File: config.mk
export PLATFORM = sky130hd
export DESIGN_NAME = sfm_addmul_arbiter
export DESIGN_NICKNAME = d
export VERILOG_FILES = /design/src/rtl/sfm_addmul_arbiter_pkg.sv /design/src/rtl/sfm_addmul_arbiter_cnt.sv /design/src/rtl/sfm_addmul_arbiter.sv
export SDC_FILE = /design/constraint.sdc
export NUM_CORES = 1
export LEC_CHECK = 0
export BUFFER_PORTS_ARGS = -buffer_cell sky130_fd_sc_hd__buf_4
export CAP_MARGIN = 15
export CELL_PAD_IN_SITES_DETAIL_PLACEMENT = 2
export CELL_PAD_IN_SITES_GLOBAL_PLACEMENT = 2
export CORE_MARGIN = 2
export CORE_UTILIZATION = 30
export DETAILED_ROUTE_END_ITERATION = 10
export GPL_TIMING_DRIVEN = 0
export HOLD_SLACK_MARGIN = 0.05
export PLACE_DENSITY = 0.72
export REMOVE_ABC_BUFFERS = 1
export SLEW_MARGIN = 20
export SYNTH_ARGS = -nofsm -noshare
export SYNTH_HDL_FRONTEND = slang
export SYNTH_SLANG_ARGS = --single-unit
File: constraint.sdc
create_clock -name clk_i -period 2.7 [get_ports clk_i]
set_input_delay 0.405 -clock clk_i [delete_from_list [all_inputs] [get_ports clk_i]]
set_output_delay 0.405 -clock clk_i [all_outputs]
set_load 0.05 [all_outputs]
### config.mk
export PLATFORM = sky130hd
export DESIGN_NAME = memory_access
export DESIGN_NICKNAME = d
export VERILOG_FILES = /design/src/rtl/memory_access.sv
export SDC_FILE = /design/constraint.sdc
export NUM_CORES = 1
export LEC_CHECK = 0
export CAP_MARGIN = 20
export CORE_MARGIN = 2
export CORE_UTILIZATION = 35
export CTS_CLUSTER_SIZE = 24
export DETAILED_ROUTE_END_ITERATION = 10
export MAX_ROUTING_LAYER = met4
export PLACE_DENSITY = 0.92
export SETUP_SLACK_MARGIN = 0.1
export SLEW_MARGIN = 5
export SYNTH_ARGS = -nofsm -noshare
export SYNTH_HDL_FRONTEND = slang
export SYNTH_SLANG_ARGS = --single-unit
### constraint.sdc
create_clock -name clk -period 2.31 [get_ports clk]
set_input_delay 0.462 -clock clk [delete_from_list [all_inputs] [get_ports clk]]
set_output_delay 0.462 -clock clk [all_outputs]
set_load 0.005 [all_outputs]
File: src/rtl/uart_sched_pkg.sv
// Shared types and helpers for the UART word scheduler.
// Optional build macro: UART_SCHED_HEADER_EN adds the SYNC_HDR byte ahead of every word.
package uart_sched_pkg;

    typedef enum logic [1:0] {
        S_IDLE,
        S_LOAD,
        S_WAIT_START,
        S_WAIT_DONE
    } state_t;

    localparam int unsigned WORD_W         = 32;
    localparam int unsigned BYTE_W         = 8;
    localparam int unsigned TIMER_W        = 16;
    localparam int unsigned BYTES_PER_WORD = 4;
    localparam logic [BYTE_W-1:0] SYNC_HDR = 8'hA5;

`ifdef UART_SCHED_HEADER_EN
    localparam int unsigned HDR_BYTES = 1;
`else
    localparam int unsigned HDR_BYTES = 0;
`endif

    // Bytes on the line per word, and the width of the byte counter that walks them
    localparam int unsigned FRAME_BYTES = BYTES_PER_WORD + HDR_BYTES;
    localparam int unsigned IDX_W       = $clog2(FRAME_BYTES);

    // A requester word viewed as its four byte lanes (b0 = bits [7:0])
    typedef struct packed {
        logic [BYTE_W-1:0] b3;
        logic [BYTE_W-1:0] b2;
        logic [BYTE_W-1:0] b1;
        logic [BYTE_W-1:0] b0;
    } word_bytes_t;

    // Pick the idx-th payload byte in transmit order
    function automatic logic [BYTE_W-1:0] byte_sel(
        input word_bytes_t word,
        input logic [1:0]  idx,
        input logic        msb_first
    );
        logic [1:0] lane;
        lane = msb_first ? 2'(2'd3 - idx) : idx;
        case (lane)
            2'd0:    byte_sel = word.b0;
            2'd1:    byte_sel = word.b1;
            2'd2:    byte_sel = word.b2;
            default: byte_sel = word.b3;
        endcase
    endfunction

endpackage

File: src/rtl/uart_rr_arbiter.sv
// Round-robin arbiter: lowest requesting index at or after ptr wins (combinational).
module uart_rr_arbiter #(
    parameter int unsigned N_REQ = 2
) (
    input  logic [N_REQ-1:0]         req,
    input  logic [$clog2(N_REQ)-1:0] ptr,
    output logic [N_REQ-1:0]         grant_c,
    output logic [$clog2(N_REQ)-1:0] grant_idx_c,
    output logic                     any_c
);

    localparam int unsigned ID_W = $clog2(N_REQ);

    // Scan requesters starting at ptr, wrapping modulo N_REQ; first hit wins
    always_comb begin
        int unsigned idx;
        grant_c     = '0;
        grant_idx_c = '0;
        any_c       = 1'b0;
        idx         = 0;
        for (int unsigned off = 0; off < N_REQ; off++) begin
            idx = (32'(ptr) + off) % N_REQ;
            if (!any_c && req[ID_W'(idx)]) begin
                any_c                 = 1'b1;
                grant_c[ID_W'(idx)]   = 1'b1;
                grant_idx_c           = ID_W'(idx);
            end
        end
    end

endmodule

File: src/rtl/uart_tx_word_scheduler.sv
// Shares one byte-wide UART transmitter between N_REQ word sources: round-robin
// arbitration, word capture, and byte sequencing over the tx_en/tx_busy handshake.
// Optional build macro: UART_SCHED_HEADER_EN sends SYNC_HDR before each word (5 bytes).
module uart_tx_word_scheduler
    import uart_sched_pkg::*;
#(
    parameter int unsigned        N_REQ         = 2,
    parameter bit                 MSB_FIRST     = 1'b0,
    parameter logic [TIMER_W-1:0] START_TIMEOUT = 16'd40000
) (
    input  logic                       clk,
    input  logic                       reset_n,
    input  logic [N_REQ-1:0]           req_valid,
    input  logic [WORD_W*N_REQ-1:0]    req_data,
    output logic [N_REQ-1:0]           req_ready,
    output logic [BYTE_W-1:0]          tx_data,
    output logic                       tx_en,
    input  logic                       tx_busy,
    output logic                       busy,
    output logic [$clog2(N_REQ)-1:0]   grant_id,
    output logic                       word_done,
    output logic                       err_timeout
);

    localparam int unsigned       ID_W     = $clog2(N_REQ);
    localparam logic [IDX_W-1:0]  LAST_IDX = IDX_W'(FRAME_BYTES - 1);

    state_t               state_q, state_d;
    word_bytes_t          word_q, word_d;
    logic [IDX_W-1:0]     byte_idx_q, byte_idx_d;
    logic [TIMER_W-1:0]   timer_q, timer_d;
    logic [ID_W-1:0]      rr_ptr_q, rr_ptr_d;

    logic [N_REQ-1:0]     req_ready_d;
    logic [BYTE_W-1:0]    tx_data_d;
    logic                 tx_en_d;
    logic                 busy_d;
    logic [ID_W-1:0]      grant_id_d;
    logic                 word_done_d;
    logic                 err_timeout_d;

    logic [N_REQ-1:0]     arb_grant_c;
    logic [ID_W-1:0]      arb_idx_c;
    logic                 arb_any_c;
    word_bytes_t          sel_word_c;
    logic [BYTE_W-1:0]    cur_byte_c;
    logic [ID_W-1:0]      next_ptr_c;

    word_bytes_t          req_words [N_REQ];

    uart_rr_arbiter #(
        .N_REQ (N_REQ)
    ) u_arb (
        .req         (req_valid),
        .ptr         (rr_ptr_q),
        .grant_c     (arb_grant_c),
        .grant_idx_c (arb_idx_c),
        .any_c       (arb_any_c)
    );

    // Unpack the flat request bus into one word per requester
    for (genvar g = 0; g < N_REQ; g++) begin : g_words
        assign req_words[g] = req_data[WORD_W*g +: WORD_W];
    end

    // Word offered by the arbitration winner
    always_comb begin
        sel_word_c = req_words[arb_idx_c];
    end

    // Byte for the current position in the frame
    always_comb begin
`ifdef UART_SCHED_HEADER_EN
        if (byte_idx_q == '0) begin
            cur_byte_c = SYNC_HDR;
        end else begin
            cur_byte_c = byte_sel(word_q, 2'(byte_idx_q - IDX_W'(1)), MSB_FIRST);
        end
`else
        cur_byte_c = byte_sel(word_q, byte_idx_q, MSB_FIRST);
`endif
    end

    // Round-robin pointer moves to the requester after the one just served
    always_comb begin
        if (grant_id == ID_W'(N_REQ - 1)) begin
            next_ptr_c = '0;
        end else begin
            next_ptr_c = grant_id + ID_W'(1);
        end
    end

    // Next-state and next-output logic
    always_comb begin
        state_d       = state_q;
        word_d        = word_q;
        byte_idx_d    = byte_idx_q;
        timer_d       = timer_q;
        rr_ptr_d      = rr_ptr_q;
        req_ready_d   = '0;
        tx_data_d     = tx_data;
        tx_en_d       = 1'b0;
        busy_d        = busy;
        grant_id_d    = grant_id;
        word_done_d   = 1'b0;
        err_timeout_d = 1'b0;

        case (state_q)
            S_IDLE: begin
                // Arbitrate only while the transmitter is free
                if (!tx_busy && arb_any_c) begin
                    req_ready_d = arb_grant_c;
                    word_d      = sel_word_c;
                    grant_id_d  = arb_idx_c;
                    busy_d      = 1'b1;
                    byte_idx_d  = '0;
                    state_d     = S_LOAD;
                end
            end
            S_LOAD: begin
                tx_data_d = cur_byte_c;
                tx_en_d   = 1'b1;
                timer_d   = '0;
                state_d   = S_WAIT_START;
            end
            S_WAIT_START: begin
                // tx_data stays put: the transmitter keeps sampling it until busy rises
                if (tx_busy) begin
                    state_d = S_WAIT_DONE;
                end else if (timer_q >= START_TIMEOUT) begin
                    err_timeout_d = 1'b1;
                    busy_d        = 1'b0;
                    state_d       = S_IDLE;
                end else if (timer_q != '1) begin
                    timer_d = timer_q + TIMER_W'(1);
                end
            end
            S_WAIT_DONE: begin
                if (!tx_busy) begin
                    if (byte_idx_q == LAST_IDX) begin
                        word_done_d = 1'b1;
                        busy_d      = 1'b0;
                        rr_ptr_d    = next_ptr_c;
                        state_d     = S_IDLE;
                    end else begin
                        byte_idx_d = byte_idx_q + IDX_W'(1);
                        state_d    = S_LOAD;
                    end
                end
            end
            default: begin
                state_d = S_IDLE;
            end
        endcase
    end

    // State, datapath and output registers
    always_ff @(posedge clk or negedge reset_n) begin
        if (!reset_n) begin
            state_q     <= S_IDLE;
            word_q      <= '0;
            byte_idx_q  <= '0;
            timer_q     <= '0;
            rr_ptr_q    <= '0;
            req_ready   <= '0;
            tx_data     <= '0;
            tx_en       <= 1'b0;
            busy        <= 1'b0;
            grant_id    <= '0;
            word_done   <= 1'b0;
            err_timeout <= 1'b0;
        end else begin
            state_q     <= state_d;
            word_q      <= word_d;
            byte_idx_q  <= byte_idx_d;
            timer_q     <= timer_d;
            rr_ptr_q    <= rr_ptr_d;
            req_ready   <= req_ready_d;
            tx_data     <= tx_data_d;
            tx_en       <= tx_en_d;
            busy        <= busy_d;
            grant_id    <= grant_id_d;
            word_done   <= word_done_d;
            err_timeout <= err_timeout_d;
        end
    end

endmodule

File: config.mk
export PLATFORM = sky130hd
export DESIGN_NAME = uart_tx_word_scheduler
export DESIGN_NICKNAME = d
export VERILOG_FILES = /design/src/rtl/uart_sched_pkg.sv /design/src/rtl/uart_rr_arbiter.sv /design/src/rtl/uart_tx_word_scheduler.sv
export SDC_FILE = /design/constraint.sdc
export NUM_CORES = 1
export LEC_CHECK = 0
export CORE_ASPECT_RATIO = 0.9
export CORE_MARGIN = 2
export CORE_UTILIZATION = 39
export DETAILED_ROUTE_END_ITERATION = 16
export MAX_ROUTING_LAYER = met4
export PLACE_DENSITY = 0.76
export RECOVER_POWER = 25
export SLEW_MARGIN = 10
export SYNTH_ARGS = -nofsm -noshare
export SYNTH_HDL_FRONTEND = slang
export SYNTH_SLANG_ARGS = --single-unit
File: constraint.sdc
create_clock -name clk -period 1.6 [get_ports clk]
set_input_delay 0.32 -clock clk [delete_from_list [all_inputs] [get_ports clk]]
set_output_delay 0.32 -clock clk [all_outputs]
set_load 0.01 [all_outputs]
===== src/rtl/stream_accumulator.sv =====
// Sums signed sample vectors (VEC_LEN samples or up to in_last) and
// presents each sum with its sample count and a sticky saturation flag.
// Ports: clk, rst (async, active-high); in_valid/in_ready/in_data/in_last
// sample stream; out_valid/out_ready/out_data/out_count/out_sat results.
// Build option: ACC_SATURATE_EN selects clamping instead of wrapping.
module stream_accumulator
  import stream_accumulator_pkg::*;
#(
  parameter int DATA_WIDTH = 32,
  parameter int ACC_WIDTH  = 36,
  parameter int VEC_LEN    = 16
) (
  input  logic                  clk,
  input  logic                  rst,
  input  logic                  in_valid,
  output logic                  in_ready,
  input  logic [DATA_WIDTH-1:0] in_data,
  input  logic                  in_last,
  output logic                  out_valid,
  input  logic                  out_ready,
  output logic [ACC_WIDTH-1:0]  out_data,
  output logic [15:0]           out_count,
  output logic                  out_sat
);

  localparam cnt_t VEC_MAX = cnt_t'(VEC_LEN);

  state_e               r_state;
  state_e               w_state_nx;
  logic [ACC_WIDTH-1:0] r_acc;
  cnt_t                 r_cnt;
  logic                 r_sat;
  logic [ACC_WIDTH-1:0] r_out_data;
  cnt_t                 r_out_count;
  logic                 r_out_sat;

  logic                 w_in_fire;
  logic                 w_out_fire;
  logic                 w_first;
  logic                 w_done;
  logic [ACC_WIDTH-1:0] w_ext;
  logic [ACC_WIDTH-1:0] w_add_a;
  logic [ACC_WIDTH-1:0] w_sum;
  logic                 w_sat;
  logic                 w_sat_nx;
  cnt_t                 w_cnt_nx;

  // Holding a result only blocks input when downstream also stalls.
  assign in_ready   = (r_state == ACCUM) | out_ready;
  assign out_valid  = (r_state == HOLD);
  assign w_in_fire  = in_valid & in_ready;
  assign w_out_fire = out_valid & out_ready;

  // An empty accumulator (cnt 0) means this sample opens a vector.
  assign w_first  = (r_cnt == '0);
  assign w_ext    = ACC_WIDTH'($signed(in_data));
  assign w_add_a  = w_first ? '0 : r_acc;
  assign w_cnt_nx = w_first ? CNT_ONE : r_cnt + CNT_ONE;
  assign w_sat_nx = (r_sat & ~w_first) | w_sat;
  assign w_done   = w_in_fire &
                    ((w_cnt_nx == VEC_MAX) | in_last);

  sat_add #(
    .W(ACC_WIDTH)
  ) u_sat_add (
    .i_a  (w_add_a),
    .i_b  (w_ext),
    .o_sum(w_sum),
    .o_sat(w_sat)
  );

  always_comb begin
    w_state_nx = r_state;
    unique case (r_state)
      ACCUM: begin
        if (w_done) w_state_nx = HOLD;
      end
      HOLD: begin
        if (w_out_fire) w_state_nx = w_done ? HOLD : ACCUM;
      end
      default: w_state_nx = ACCUM;
    endcase
  end

  always_ff @(posedge clk or posedge rst) begin
    if (rst) begin
      r_state     <= ACCUM;
      r_acc       <= '0;
      r_cnt       <= '0;
      r_sat       <= 1'b0;
      r_out_data  <= '0;
      r_out_count <= '0;
      r_out_sat   <= 1'b0;
    end else begin
      r_state <= w_state_nx;
      if (w_done) begin
        r_acc       <= '0;
        r_cnt       <= '0;
        r_sat       <= 1'b0;
        r_out_data  <= w_sum;
        r_out_count <= w_cnt_nx;
        r_out_sat   <= w_sat_nx;
      end else if (w_in_fire) begin
        r_acc <= w_sum;
        r_cnt <= w_cnt_nx;
        r_sat <= w_sat_nx;
      end
    end
  end

  assign out_data  = r_out_data;
  assign out_count = r_out_count;
  assign out_sat   = r_out_sat;

endmodule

* _Exercise requirements_:
Within the listing above, the range opens at the line with "timer_d = timer_q" and closes at the line with "default: begin". Reproduce exactly the lines of that range, including both ends.

* _Response area_:
                    timer_d = timer_q + TIMER_W'(1);
                end
            end
            S_WAIT_DONE: begin
                if (!tx_busy) begin
                    if (byte_idx_q == LAST_IDX) begin
                        word_done_d = 1'b1;
                        busy_d      = 1'b0;
                        rr_ptr_d    = next_ptr_c;
                        state_d     = S_IDLE;
                    end else begin
                        byte_idx_d = byte_idx_q + IDX_W'(1);
                        state_d    = S_LOAD;
                    end
                end
            end
            default: begin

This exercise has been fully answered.